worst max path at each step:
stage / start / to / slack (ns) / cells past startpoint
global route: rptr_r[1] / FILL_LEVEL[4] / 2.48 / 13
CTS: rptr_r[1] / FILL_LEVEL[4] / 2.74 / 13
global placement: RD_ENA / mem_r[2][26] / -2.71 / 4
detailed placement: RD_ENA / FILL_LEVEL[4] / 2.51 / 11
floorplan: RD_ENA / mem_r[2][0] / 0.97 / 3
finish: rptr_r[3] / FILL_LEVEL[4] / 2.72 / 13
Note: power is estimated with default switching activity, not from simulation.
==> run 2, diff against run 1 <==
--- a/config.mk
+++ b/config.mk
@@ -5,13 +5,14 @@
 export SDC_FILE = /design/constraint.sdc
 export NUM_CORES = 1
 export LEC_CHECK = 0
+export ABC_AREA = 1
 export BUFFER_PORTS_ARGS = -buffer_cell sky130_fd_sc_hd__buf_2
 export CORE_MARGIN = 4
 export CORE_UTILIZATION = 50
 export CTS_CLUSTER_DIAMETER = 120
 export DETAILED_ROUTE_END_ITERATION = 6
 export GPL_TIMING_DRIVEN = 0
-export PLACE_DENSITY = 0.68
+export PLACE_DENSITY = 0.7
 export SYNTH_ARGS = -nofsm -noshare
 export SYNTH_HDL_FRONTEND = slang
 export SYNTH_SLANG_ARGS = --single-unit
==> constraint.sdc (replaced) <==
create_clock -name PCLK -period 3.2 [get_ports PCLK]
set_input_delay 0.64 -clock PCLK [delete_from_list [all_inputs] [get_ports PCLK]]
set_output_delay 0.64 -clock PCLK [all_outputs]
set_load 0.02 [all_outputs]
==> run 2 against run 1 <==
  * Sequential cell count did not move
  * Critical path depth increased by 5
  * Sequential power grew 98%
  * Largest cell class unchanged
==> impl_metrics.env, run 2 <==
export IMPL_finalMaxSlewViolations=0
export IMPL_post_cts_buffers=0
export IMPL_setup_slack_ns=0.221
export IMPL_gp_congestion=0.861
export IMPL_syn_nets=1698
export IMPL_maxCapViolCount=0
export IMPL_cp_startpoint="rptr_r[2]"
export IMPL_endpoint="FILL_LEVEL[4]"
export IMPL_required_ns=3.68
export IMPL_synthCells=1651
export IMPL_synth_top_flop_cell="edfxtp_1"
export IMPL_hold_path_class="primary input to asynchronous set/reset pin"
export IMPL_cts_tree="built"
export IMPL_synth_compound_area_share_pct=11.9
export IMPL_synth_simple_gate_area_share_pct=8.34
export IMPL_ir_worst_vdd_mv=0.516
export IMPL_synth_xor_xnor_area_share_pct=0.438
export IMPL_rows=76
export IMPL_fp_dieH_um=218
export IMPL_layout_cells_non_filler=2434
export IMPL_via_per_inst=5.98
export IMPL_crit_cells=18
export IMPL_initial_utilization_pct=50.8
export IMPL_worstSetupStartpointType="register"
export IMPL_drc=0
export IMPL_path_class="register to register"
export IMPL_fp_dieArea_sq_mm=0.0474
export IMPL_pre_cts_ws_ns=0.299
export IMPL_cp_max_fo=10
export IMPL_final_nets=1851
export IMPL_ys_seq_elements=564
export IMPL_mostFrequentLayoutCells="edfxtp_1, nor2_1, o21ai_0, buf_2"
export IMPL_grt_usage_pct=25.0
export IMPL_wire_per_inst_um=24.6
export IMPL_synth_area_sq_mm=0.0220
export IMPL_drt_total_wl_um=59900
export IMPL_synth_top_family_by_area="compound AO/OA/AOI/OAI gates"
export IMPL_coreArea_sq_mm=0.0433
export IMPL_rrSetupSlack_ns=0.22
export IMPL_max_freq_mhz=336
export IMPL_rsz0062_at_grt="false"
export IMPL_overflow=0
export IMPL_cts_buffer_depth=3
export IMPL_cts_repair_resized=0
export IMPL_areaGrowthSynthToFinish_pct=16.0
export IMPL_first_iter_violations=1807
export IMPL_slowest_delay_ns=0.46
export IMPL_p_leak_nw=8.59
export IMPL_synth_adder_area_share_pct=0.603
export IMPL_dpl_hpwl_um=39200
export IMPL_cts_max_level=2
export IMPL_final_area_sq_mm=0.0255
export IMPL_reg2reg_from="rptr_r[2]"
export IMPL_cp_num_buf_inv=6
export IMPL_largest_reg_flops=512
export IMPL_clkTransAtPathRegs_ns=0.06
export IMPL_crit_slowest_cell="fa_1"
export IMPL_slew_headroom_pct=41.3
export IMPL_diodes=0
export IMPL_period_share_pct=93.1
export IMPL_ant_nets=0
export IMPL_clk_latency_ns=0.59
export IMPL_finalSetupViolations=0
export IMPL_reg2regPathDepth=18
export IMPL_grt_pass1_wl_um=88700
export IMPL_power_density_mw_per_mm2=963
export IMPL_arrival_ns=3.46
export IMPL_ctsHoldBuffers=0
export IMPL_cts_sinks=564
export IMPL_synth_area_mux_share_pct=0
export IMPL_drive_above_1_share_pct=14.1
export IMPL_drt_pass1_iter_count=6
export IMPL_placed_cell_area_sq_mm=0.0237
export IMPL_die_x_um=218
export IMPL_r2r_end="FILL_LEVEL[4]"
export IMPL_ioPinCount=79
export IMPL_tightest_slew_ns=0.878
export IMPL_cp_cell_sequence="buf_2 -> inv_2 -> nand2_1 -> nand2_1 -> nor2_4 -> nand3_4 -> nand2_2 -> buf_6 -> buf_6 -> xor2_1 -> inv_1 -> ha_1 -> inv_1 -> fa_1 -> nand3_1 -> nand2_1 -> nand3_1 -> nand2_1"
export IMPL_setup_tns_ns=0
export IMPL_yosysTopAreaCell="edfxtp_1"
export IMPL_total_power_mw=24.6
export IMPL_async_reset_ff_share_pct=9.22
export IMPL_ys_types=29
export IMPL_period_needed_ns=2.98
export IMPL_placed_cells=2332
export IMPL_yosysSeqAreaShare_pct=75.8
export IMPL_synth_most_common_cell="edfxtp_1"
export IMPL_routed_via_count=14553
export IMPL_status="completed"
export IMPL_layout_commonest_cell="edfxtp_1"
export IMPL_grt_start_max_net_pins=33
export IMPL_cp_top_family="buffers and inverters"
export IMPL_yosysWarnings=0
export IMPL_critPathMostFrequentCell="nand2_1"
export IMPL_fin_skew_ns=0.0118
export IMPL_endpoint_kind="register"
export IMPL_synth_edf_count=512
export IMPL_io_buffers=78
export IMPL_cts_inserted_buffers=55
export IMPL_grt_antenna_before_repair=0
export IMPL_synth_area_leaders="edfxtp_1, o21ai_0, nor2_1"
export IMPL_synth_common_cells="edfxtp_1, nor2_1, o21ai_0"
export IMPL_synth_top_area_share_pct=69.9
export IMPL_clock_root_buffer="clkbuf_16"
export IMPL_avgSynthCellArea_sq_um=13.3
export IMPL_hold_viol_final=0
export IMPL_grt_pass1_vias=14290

*-*-*

▶ [Task requirements]: Quote the listing in full, please, keeping every line exact.

▶ [Task response]:
worst max path at each step:
stage / start / to / slack (ns) / cells past startpoint
global route: rptr_r[1] / FILL_LEVEL[4] / 2.48 / 13
CTS: rptr_r[1] / FILL_LEVEL[4] / 2.74 / 13
global placement: RD_ENA / mem_r[2][26] / -2.71 / 4
detailed placement: RD_ENA / FILL_LEVEL[4] / 2.51 / 11
floorplan: RD_ENA / mem_r[2][0] / 0.97 / 3
finish: rptr_r[3] / FILL_LEVEL[4] / 2.72 / 13
Note: power is estimated with default switching activity, not from simulation.
==> run 2, diff against run 1 <==
--- a/config.mk
+++ b/config.mk
@@ -5,13 +5,14 @@
 export SDC_FILE = /design/constraint.sdc
 export NUM_CORES = 1
 export LEC_CHECK = 0
+export ABC_AREA = 1
 export BUFFER_PORTS_ARGS = -buffer_cell sky130_fd_sc_hd__buf_2
 export CORE_MARGIN = 4
 export CORE_UTILIZATION = 50
 export CTS_CLUSTER_DIAMETER = 120
 export DETAILED_ROUTE_END_ITERATION = 6
 export GPL_TIMING_DRIVEN = 0
-export PLACE_DENSITY = 0.68
+export PLACE_DENSITY = 0.7
 export SYNTH_ARGS = -nofsm -noshare
 export SYNTH_HDL_FRONTEND = slang
 export SYNTH_SLANG_ARGS = --single-unit
==> constraint.sdc (replaced) <==
create_clock -name PCLK -period 3.2 [get_ports PCLK]
set_input_delay 0.64 -clock PCLK [delete_from_list [all_inputs] [get_ports PCLK]]
set_output_delay 0.64 -clock PCLK [all_outputs]
set_load 0.02 [all_outputs]
==> run 2 against run 1 <==
  * Sequential cell count did not move
  * Critical path depth increased by 5
  * Sequential power grew 98%
  * Largest cell class unchanged
==> impl_metrics.env, run 2 <==
export IMPL_finalMaxSlewViolations=0
export IMPL_post_cts_buffers=0
export IMPL_setup_slack_ns=0.221
export IMPL_gp_congestion=0.861
export IMPL_syn_nets=1698
export IMPL_maxCapViolCount=0
export IMPL_cp_startpoint="rptr_r[2]"
export IMPL_endpoint="FILL_LEVEL[4]"
export IMPL_required_ns=3.68
export IMPL_synthCells=1651
export IMPL_synth_top_flop_cell="edfxtp_1"
export IMPL_hold_path_class="primary input to asynchronous set/reset pin"
export IMPL_cts_tree="built"
export IMPL_synth_compound_area_share_pct=11.9
export IMPL_synth_simple_gate_area_share_pct=8.34
export IMPL_ir_worst_vdd_mv=0.516
export IMPL_synth_xor_xnor_area_share_pct=0.438
export IMPL_rows=76
export IMPL_fp_dieH_um=218
export IMPL_layout_cells_non_filler=2434
export IMPL_via_per_inst=5.98
export IMPL_crit_cells=18
export IMPL_initial_utilization_pct=50.8
export IMPL_worstSetupStartpointType="register"
export IMPL_drc=0
export IMPL_path_class="register to register"
export IMPL_fp_dieArea_sq_mm=0.0474
export IMPL_pre_cts_ws_ns=0.299
export IMPL_cp_max_fo=10
export IMPL_final_nets=1851
export IMPL_ys_seq_elements=564
export IMPL_mostFrequentLayoutCells="edfxtp_1, nor2_1, o21ai_0, buf_2"
export IMPL_grt_usage_pct=25.0
export IMPL_wire_per_inst_um=24.6
export IMPL_synth_area_sq_mm=0.0220
export IMPL_drt_total_wl_um=59900
export IMPL_synth_top_family_by_area="compound AO/OA/AOI/OAI gates"
export IMPL_coreArea_sq_mm=0.0433
export IMPL_rrSetupSlack_ns=0.22
export IMPL_max_freq_mhz=336
export IMPL_rsz0062_at_grt="false"
export IMPL_overflow=0
export IMPL_cts_buffer_depth=3
export IMPL_cts_repair_resized=0
export IMPL_areaGrowthSynthToFinish_pct=16.0
export IMPL_first_iter_violations=1807
export IMPL_slowest_delay_ns=0.46
export IMPL_p_leak_nw=8.59
export IMPL_synth_adder_area_share_pct=0.603
export IMPL_dpl_hpwl_um=39200
export IMPL_cts_max_level=2
export IMPL_final_area_sq_mm=0.0255
export IMPL_reg2reg_from="rptr_r[2]"
export IMPL_cp_num_buf_inv=6
export IMPL_largest_reg_flops=512
export IMPL_clkTransAtPathRegs_ns=0.06
export IMPL_crit_slowest_cell="fa_1"
export IMPL_slew_headroom_pct=41.3
export IMPL_diodes=0
export IMPL_period_share_pct=93.1
export IMPL_ant_nets=0
export IMPL_clk_latency_ns=0.59
export IMPL_finalSetupViolations=0
export IMPL_reg2regPathDepth=18
export IMPL_grt_pass1_wl_um=88700
export IMPL_power_density_mw_per_mm2=963
export IMPL_arrival_ns=3.46
export IMPL_ctsHoldBuffers=0
export IMPL_cts_sinks=564
export IMPL_synth_area_mux_share_pct=0
export IMPL_drive_above_1_share_pct=14.1
export IMPL_drt_pass1_iter_count=6
export IMPL_placed_cell_area_sq_mm=0.0237
export IMPL_die_x_um=218
export IMPL_r2r_end="FILL_LEVEL[4]"
export IMPL_ioPinCount=79
export IMPL_tightest_slew_ns=0.878
export IMPL_cp_cell_sequence="buf_2 -> inv_2 -> nand2_1 -> nand2_1 -> nor2_4 -> nand3_4 -> nand2_2 -> buf_6 -> buf_6 -> xor2_1 -> inv_1 -> ha_1 -> inv_1 -> fa_1 -> nand3_1 -> nand2_1 -> nand3_1 -> nand2_1"
export IMPL_setup_tns_ns=0
export IMPL_yosysTopAreaCell="edfxtp_1"
export IMPL_total_power_mw=24.6
export IMPL_async_reset_ff_share_pct=9.22
export IMPL_ys_types=29
export IMPL_period_needed_ns=2.98
export IMPL_placed_cells=2332
export IMPL_yosysSeqAreaShare_pct=75.8
export IMPL_synth_most_common_cell="edfxtp_1"
export IMPL_routed_via_count=14553
export IMPL_status="completed"
export IMPL_layout_commonest_cell="edfxtp_1"
export IMPL_grt_start_max_net_pins=33
export IMPL_cp_top_family="buffers and inverters"
export IMPL_yosysWarnings=0
export IMPL_critPathMostFrequentCell="nand2_1"
export IMPL_fin_skew_ns=0.0118
export IMPL_endpoint_kind="register"
export IMPL_synth_edf_count=512
export IMPL_io_buffers=78
export IMPL_cts_inserted_buffers=55
export IMPL_grt_antenna_before_repair=0
export IMPL_synth_area_leaders="edfxtp_1, o21ai_0, nor2_1"
export IMPL_synth_common_cells="edfxtp_1, nor2_1, o21ai_0"
export IMPL_synth_top_area_share_pct=69.9
export IMPL_clock_root_buffer="clkbuf_16"
export IMPL_avgSynthCellArea_sq_um=13.3
export IMPL_hold_viol_final=0
export IMPL_grt_pass1_vias=14290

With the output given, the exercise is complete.